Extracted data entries
********

==> src/common/mar_defs.svh <==
// Constants for the measurement archive recorder
`ifndef MAR_DEFS_SVH
`define MAR_DEFS_SVH
`define MAR_GAS_HOUR_DEF     5'h06
`define MAR_PERIOD_MIN_S     12'h001
`define MAR_PERIOD_MAX_S     12'he10
`define MAR_PERIOD_DEF_S     12'he10
`define MAR_CLK_HZ           50000000
`define MAR_STAT_W           64
`define MAR_TICK_W           26
`define MAR_SEC_W            32
`define MAR_KIND_MONTH       3'h0
`define MAR_KIND_DAY         3'h1
`define MAR_KIND_DATA        3'h2
`define MAR_KIND_BIN         3'h3
`define MAR_KIND_LIMIT       3'h4
`define MAR_KIND_STATUS      3'h5
`endif

==> src/common/mar_pkg.sv <==
// Types shared by the measurement archive recorder
package mar_pkg;
  // Calendar time of a slot, one second resolution
  typedef struct packed {
    logic [6:0] year;
    logic [3:0] month;
    logic [4:0] day;
    logic [4:0] hour;
    logic [5:0] minute;
    logic [5:0] second;
  } mar_time_type;

  // One record as offered to the memory writer
  typedef struct packed {
    logic [2:0]   kind;
    logic [11:0]  addr;
    mar_time_type stamp;
    logic [31:0]  value;
    logic [31:0]  aux;
    mar_time_type aux_stamp;
    logic [63:0]  flags;
  } mar_rec_type;

  typedef enum logic [2:0] {
    MAR_IDLE,
    MAR_MONTH,
    MAR_DAY,
    MAR_DATA,
    MAR_BIN,
    MAR_STATUS
  } mar_state_type;
endpackage

==> src/hdl/mar_minmax.sv <==
// Minimum and maximum tracker with time of reaching
`timescale 1ns/10ps
module mar_minmax
  import mar_pkg::*;
(
  input  wire logic         clk_sys,
  input  wire logic         reset,
  input  wire logic         init,
  input  wire logic         sample,
  input  wire logic [31:0]  value,
  input  mar_time_type      now,
  output logic [31:0]       min_v,
  output logic [31:0]       max_v,
  output mar_time_type      min_t,
  output mar_time_type      max_t,
  output logic              changed
);
  logic [31:0]  min_r;
  logic [31:0]  max_r;
  mar_time_type min_t_r;
  mar_time_type max_t_r;
  logic         chg_r;

  // ====================================================
  // Load both holders on init, else track extremes
  always_ff @(posedge clk_sys)
  begin
    if (reset)
    begin
      min_r   <= 32'h0000_0000;
      max_r   <= 32'h0000_0000;
      min_t_r <= '0;
      max_t_r <= '0;
      chg_r   <= 1'b0;
    end
    else if (init)
    begin
      min_r   <= value;
      max_r   <= value;
      min_t_r <= now;
      max_t_r <= now;
      chg_r   <= 1'b1;
    end
    else
    begin
      chg_r <= 1'b0;
      if (sample && value < min_r)
      begin
        min_r   <= value;
        min_t_r <= now;
        chg_r   <= 1'b1;
      end
      if (sample && value > max_r)
      begin
        max_r   <= value;
        max_t_r <= now;
        chg_r   <= 1'b1;
      end
    end
  end

  assign min_v   = min_r;
  assign max_v   = max_r;
  assign min_t   = min_t_r;
  assign max_t   = max_t_r;
  assign changed = chg_r;
endmodule
==> src/logic/refcfg_defines.svh <==
`ifndef REFCFG_DEFINES_SVH
`define REFCFG_DEFINES_SVH
// register word indices; byte address is four times the index
`define IDX_POWER_DOWN 12'h500
`define IDX_FAMILY_AB 12'h501
`define IDX_FAMILY_CD 12'h502
`define IDX_ASSIGN_A 12'h503
`define IDX_ASSIGN_B 12'h504
`define IDX_ASSIGN_C 12'h505
`define IDX_ASSIGN_D 12'h506
`define IDX_PRIORITY 12'h508
`define IDX_STATUS 12'h509
// reset values
`define RST_REG8 8'h00
`define RST_PRIO 24'h000000
// field positions inside an assignment byte
`define FLD_SECOND_EN 7
`define FLD_SECOND_PROF_HI 6
`define FLD_SECOND_PROF_LO 4
`define FLD_FIRST_EN 3
`define FLD_FIRST_PROF_HI 2
`define FLD_FIRST_PROF_LO 0
// logic family codes
`define FAM_OFF_OR_DIFF 2'h0
`define FAM_CMOS_LOW 2'h1
`define FAM_CMOS_MID 2'h2
`define FAM_CMOS_HIGH 2'h3
// all receivers powered down
`define PD_ALL 8'hFF
`endif

==> src/logic/refcfg_pkg.sv <==
package refcfg_pkg;
	// receiver electrical mode
	typedef enum logic [2:0] {
		RX_OFF = 3'h0,
		RX_DIFF = 3'h1,
		RX_CMOS_LOW = 3'h3,
		RX_CMOS_MID = 3'h2,
		RX_CMOS_HIGH = 3'h6
	} rx_mode_e;
	// one assignment byte
	typedef struct packed {
		logic second_en;
		logic [2:0] second_prof;
		logic first_en;
		logic [2:0] first_prof;
	} assign_s;
	// whole register state
	typedef struct packed {
		logic [7:0] power_down;
		logic [7:0] family_ab;
		logic [7:0] family_cd;
		assign_s [3:0] assign_r;
		logic [23:0] prio;
		logic [31:0] rdata;
		logic ack;
		logic deep_sleep;
		logic [23:0] profile;
		logic [7:0] manual;
		logic [7:0] rx_on;
		logic [23:0] mode;
	} state_s;
endpackage : refcfg_pkg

********

__Exercise requirements__
Scan the data above; copy every line where "measurement" appears.

__Answer section__
// Constants for the measurement archive recorder
// Types shared by the measurement archive recorder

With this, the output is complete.